Mason was a practicing attorney-at-law who has served as a High Court judge in Saint Lucia and a Court of Appeal judge in Barbados, and was the first woman admitted to the bar in Barbados. She served as chair of the CARICOM commission to evaluate regional integration, was the first magistrate appointed an ambassador from Barbados, and was the first woman to serve on the country's Supreme Court. She was the first appointee from Barbados to the Commonwealth Secretariat Arbitral Tribunal. In 2017, she was appointed the 8th governor-general of Barbados, with a term beginning on 8 January 2018. Simultaneously with her appointment, Mason was awarded the Dame Grand Cross in the Order of Saint Michael and Saint George. On assumption of the office of Governor-General, she became the Chancellor of the Order of National Heroes, Order of Barbados and the Order of Freedom. [1] [2]
Sandra Prunella Mason was born on 17 January 1949 [3] in Saint Philip, Barbados. [4] After studying at St. Catherine's Primary School until age nine, she attended secondary school at Queen's College, [5] then began teaching at the Princess Margaret Secondary School in 1968. [6] The following year, she worked at Barclays Bank as a clerk.
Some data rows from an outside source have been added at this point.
==> config.mk <==
export PLATFORM = sky130hd
export DESIGN_NAME = if_fetch
export DESIGN_NICKNAME = d
export VERILOG_FILES = /design/src/rtl/if_fetch.sv
export SDC_FILE = /design/constraint.sdc
export NUM_CORES = 1
export LEC_CHECK = 0
export CORE_AREA = 2 2 75 77
export CTS_CLUSTER_DIAMETER = 60
export DETAILED_ROUTE_END_ITERATION = 12
export DIE_AREA = 0 0 77 79
export MAX_ROUTING_LAYER = met4
export PLACE_DENSITY_LB_ADDON = 0.2
export SETUP_SLACK_MARGIN = 0.4
export SYNTH_ARGS = -nofsm -noshare
export SYNTH_HDL_FRONTEND = slang
export SYNTH_SLANG_ARGS = --single-unit
==> constraint.sdc <==
create_clock -name clock -period 6.4 [get_ports clock]
set_input_delay 1.28 -clock clock [delete_from_list [all_inputs] [get_ports clock]]
set_output_delay 1.28 -clock clock [all_outputs]
set_load 0.03 [all_outputs]
==> src/rtl/if_fetch.sv <==
// Instruction fetch stage: program counter, req/ack instruction-memory port, decode slot
// with a one-entry skid register, jump redirect flush and halt.
module if_fetch #(
  parameter logic [7:0] RESET_PC = 8'h00
) (
  input  logic       clock,
  input  logic       reset,
  output logic       imem_req,
  output logic [7:0] imem_addr,
  input  logic       imem_ack,
  input  logic [7:0] imem_rdata,
  output logic [7:0] inst,
  output logic [7:0] PC,
  output logic       inst_valid,
  input  logic       id_ready,
  input  logic       redirect,
  input  logic [7:0] redirect_pc,
  input  logic       halt,
  output logic       halted
);
  typedef enum logic [1:0] {S_REQ, S_WAIT, S_DRAIN, S_HALT} state_t;

  state_t     r_state, w_state_nxt;
  logic [7:0] r_pc, r_addr, r_inst, r_pc_out, r_skid_inst, r_skid_pc;
  logic       r_valid, r_skid_valid, r_halt_pend, w_halt_pend_nxt;
  logic       w_slot_free, w_consume, w_req, w_capture, w_flush;

  assign w_slot_free = !r_valid || id_ready;
  assign w_consume   = r_valid && id_ready;
  assign w_flush     = redirect && (r_state != S_HALT);

  always_comb begin
    w_state_nxt     = r_state;
    w_halt_pend_nxt = r_halt_pend;
    w_req           = 1'b0;
    w_capture       = 1'b0;
    case (r_state)
      S_REQ: begin
        // Reset gates the request combinationally so it drops the moment reset rises.
        w_req     = w_slot_free && !r_skid_valid && !reset;
        w_capture = w_req && imem_ack && !redirect;
        if (w_req && !imem_ack) begin
          w_state_nxt     = redirect ? S_DRAIN : S_WAIT;
          w_halt_pend_nxt = halt;
        end else if (halt) begin
          w_state_nxt = S_HALT;
        end
      end
      S_WAIT, S_DRAIN: begin
        w_req     = 1'b1;
        w_capture = (r_state == S_WAIT) && imem_ack && !redirect;
        if (imem_ack) begin
          w_state_nxt     = (halt || r_halt_pend) ? S_HALT : S_REQ;
          w_halt_pend_nxt = 1'b0;
        end else begin
          if (redirect) w_state_nxt = S_DRAIN;
          if (halt) w_halt_pend_nxt = 1'b1;
        end
      end
      default: ;
    endcase
  end

  always_ff @(posedge clock or posedge reset) begin
    if (reset) begin
      r_state      <= S_REQ;
      r_halt_pend  <= 1'b0;
      r_pc         <= RESET_PC;
      r_pc_out     <= RESET_PC;
      r_inst       <= 8'h00;
      r_valid      <= 1'b0;
      r_skid_valid <= 1'b0;
    end else begin
      r_state     <= w_state_nxt;
      r_halt_pend <= w_halt_pend_nxt;
      if (w_flush) begin
        r_pc         <= redirect_pc;
        r_valid      <= 1'b0;
        r_skid_valid <= 1'b0;
      end else if (w_capture && w_slot_free) begin
        r_pc     <= imem_addr + 8'd1;
        r_inst   <= imem_rdata;
        r_pc_out <= imem_addr;
        r_valid  <= 1'b1;
      end else if (w_capture) begin
        r_pc         <= imem_addr + 8'd1;
        r_skid_valid <= 1'b1;
      end else if (w_consume) begin
        r_valid      <= r_skid_valid;
        r_skid_valid <= 1'b0;
        if (r_skid_valid) begin
          r_inst   <= r_skid_inst;
          r_pc_out <= r_skid_pc;
        end
      end
    end
  end

  // Address of the outstanding request stays put while waiting, even after a redirect.
  always_ff @(posedge clock) begin
    r_addr <= imem_addr;
    if (w_capture && !w_slot_free) begin
      r_skid_inst <= imem_rdata;
      r_skid_pc   <= imem_addr;
    end
  end

  assign imem_req   = w_req;
  assign imem_addr  = (r_state == S_WAIT || r_state == S_DRAIN) ? r_addr : r_pc;
  assign inst       = r_inst;
  assign PC         = r_pc_out;
  assign inst_valid = r_valid;
  assign halted     = (r_state == S_HALT);
endmodule
==> results.sh <==
export IMPL_utilization=0.5891
export IMPL_criticalPathCategory="input pin to output port"
export IMPL_synth_edff_count=16
export IMPL_highest_layer="met4"
export IMPL_path_max_fanout=4
export IMPL_clkLatencyLatePin_ns=0.30
export IMPL_synth_flop_cell="dfrtp_1"
export IMPL_rsz0062_at_grt="no"
export IMPL_r2r_cells=7
export IMPL_fill_cells=487
export IMPL_peakVddDrop_mv=0.1022
export IMPL_synth_cell_types=44
export IMPL_grt_max_degree=22
export IMPL_core_rowCount=27
export IMPL_initial_core_util=0.4730
export IMPL_root_buffer="clkbuf_8"
export IMPL_worstPathRequired_ns=5.12
export IMPL_layout_nets=264
export IMPL_r2r_start="r_state[0]$_DFFE_PP0P_"
export IMPL_viasPerCell=5.260
export IMPL_drtIter0Drc=91
export IMPL_cts_hold_buf=0
export IMPL_whs_path_depth=2
export IMPL_wl_met2_mm=2.192
export IMPL_hpwl_mm=3.363
export IMPL_synth_nets=211
export IMPL_clk_pin_slew_ns=0.09
export IMPL_layout_drive_gt1_share=0.2469
export IMPL_drc=0
export IMPL_clock_skew_ns=0.008131
export IMPL_met1Wirelength_mm=2.307
export IMPL_die_h_um=79
export IMPL_finalSetupTns_ns=0
export IMPL_fmax_mhz=228.6
export IMPL_via_count=1636
export IMPL_worstPathArrival_ns=3.09
export IMPL_p_leak_uw=0.001331
export IMPL_finalCriticalPeriod_ns=4.374
export IMPL_place_area_sq_um=3063
export IMPL_cp_end_kind="output port"
export IMPL_synth_top_area_frac=0.2874
export IMPL_cts_tree="done"
export IMPL_clock_sinks=53
export IMPL_reg2reg_to="PC[4]$_DFFE_PP0P_"
export IMPL_ys_seq_area_frac=0.5411
export IMPL_setup_viol=0
export IMPL_cts_setup_buffers=0
export IMPL_antenna_found_initial=0
export IMPL_grt_pass1_wl_mm=8.038
export IMPL_gp_congestion=0.8480
export IMPL_diodes=0
export IMPL_fp_coreArea_sq_um=5338
export IMPL_ys_async_sr_fraction=0.5472
export IMPL_wl_mm=4.749
export IMPL_ys_top_cells_by_area="dfrtp_1 29%, edfxtp_1 19%, mux2_4 12%"
export IMPL_hold_start="r_pc[6]$_DFFE_PP0P_"
export IMPL_ant_nets=0
export IMPL_cap_violations=0
export IMPL_start_kind="input pin"
export IMPL_area_growth_syn_to_layout_pct=24.53
export IMPL_synth_largest_area_cell="dfrtp_1"
export IMPL_avgSynthCellArea_sq_um=13.65
export IMPL_ys_seq_elements=53
export IMPL_r2r_slack_ns=3.14
export IMPL_dr_pass1_iters=4
export IMPL_synth_area_sq_um=2525
export IMPL_synth_cells_most_frequent="29 x dfrtp_1, 20 x mux2_4, 18 x mux2_2"
export IMPL_worst_slew_pin_slew_ns=1.137
export IMPL_syn_instance_count=185
export IMPL_routedWlPerCell_um=15.27
export IMPL_cts_made_buffers=5
export IMPL_hold_viol=0
export IMPL_grt_pass1_vias=1557
export IMPL_yosysMostFrequentCell="dfrtp_1"
export IMPL_grtUsageTotal=0.1735
export IMPL_clockBufferDepth=2
export IMPL_grt_overflow=0
export IMPL_hold_class="flop to flop"
export IMPL_io_pins=49
export IMPL_outcome="completed"
export IMPL_htreeDepth=2
export IMPL_die_area_sq_um=6083
export IMPL_final_cell_area_sq_um=3144
export IMPL_cellPowerDensity_nw_per_um2=186.2
export IMPL_relSlewSlack=0.2416
export IMPL_die_width_um=77
export IMPL_cts_resized=0
export IMPL_ys_warn_count=0
export IMPL_drv_slew=0
export IMPL_met3_length_um=192
export IMPL_port_buffer_count=48
export IMPL_hold_path_end="r_pc[6]$_DFFE_PP0P_"
export IMPL_post_route_period_util=0.6835
worst max path at each step:
stage          startpoint       end  slack [ns]  cells past startpoint
3_3_place_gp     id_ready  imem_req        2.01                      6
5_1_grt          id_ready  imem_req        1.88                      6
3_5_place_dp     id_ready  imem_req        2.00                      6
6_report         id_ready  imem_req        2.03                      6
4_1_cts          id_ready  imem_req        2.00                      6
2_1_floorplan    id_ready  imem_req        2.97                      4
state kept, by name (all words and copies together), names as in the netlist:
register	count
r_skid_inst	8
inst_valid	1
PC	8
r_skid_pc	8
r_state	2
r_skid_valid	1
r_addr	8
r_halt_pend	1
inst	8
r_pc	8
layout by cell type, fill, tap and decap left out, types with 2 or more instances in the layout:
master / instances
ha_1: 4
a31oi_1: 4
nand4_1: 3
dfxtp_1: 8
a22oi_1: 6
buf_4: 3
edfxtp_1: 16
o21ai_2: 2
mux2_4: 20
nand3_1: 4
a221o_1: 2
mux2i_1: 4
mux2_2: 18
xnor2_1: 4
clkbuf_1: 2
clkbuf_8: 5
inv_1: 8
nand2_1: 8
clkdlybuf4s50_1: 48
o21ai_0: 6
a21oi_1: 5
dfrtp_1: 29
nor2_1: 8
kinds of logic after synthesis:
family	after synthesis	synth area share
buffers and inverters	14	0.03518
adders and majority gates	4	0.01982
and+or+nand+nor	36	0.08524
xor gates and xnor gates	5	0.01734
DFF	53	0.5411
muxes	42	0.2151
AOI/OAI and AO/OA	31	0.08622
report_power, final:
| part | switching (uW) | leakage, uW | internal, uW |
|---|---|---|---|
| combinational | 24.4 | 0.000684 | 23.9 |
| sequential | 3.06 | 0.000606 | 354 |
| clock | 103 | 0.0000422 | 77.0 |
layer usage:
layer,vias up,global-route usage
met5,-,-
met4,0,0.05893
met3,7,0.04091
met2,41,0.2561
met1,800,0.2378
li1,788,-
through the flow:
stage	std cells	hold slack [ns]	worst slack, ns	total power, uW
final	311	0.5088	2.026	585.4
after global routing	311	0.5350	1.876	616.3
after CTS	311	0.5144	2.001	594.4
after detailed placement	303	0.4930	2.004	412.6
after global placement	303	0.4853	2.006	412.4
after floorplan	185	0.4678	2.970	386.5
area by class of cell:
class,count,area (sq um),share of cell area
Clock inverter,1,5.005,0.001592
Timing Repair Buffer,51,503.0,0.1600
Clock buffer,7,76.32,0.02427
Tap cell,72,90.09,0.02865
Inverter,9,33.78,0.01074
Sequential cell,53,1366,0.4345
Multi-Input combinational cell,118,1070,0.3402
critical path, cell delays in order:
cell	delay (ns)
clkdlybuf4s50_1	0.49
and2b_1	0.22
nor3_1	0.21
a21oi_1	0.10
nor2_1	0.12
clkdlybuf4s50_1	0.67
Power figures use the tool's default switching activity.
Mason enrolled in the University of the West Indies at Cave Hill, where she earned a Bachelor of Laws. [3] Mason was one of the first graduates of the Faculty of Law from UWI, Cave Hill, completing her education in 1973.
In 1975, she obtained a Legal Education Certificate from Hugh Wooding Law School in Trinidad and Tobago, becoming the first woman attorney-at-law from Barbados to graduate from the school. [5] She was admitted to the bar on 10 November the same year, [7] becoming the first woman member of the Barbados Bar Association. [3] She is a Soroptimist and Patron of SI Barbados. [8]
Beginning in 1975, she worked in Trust Administration for Barclay's and transferred to several different posts within the Barclay's company until 1977.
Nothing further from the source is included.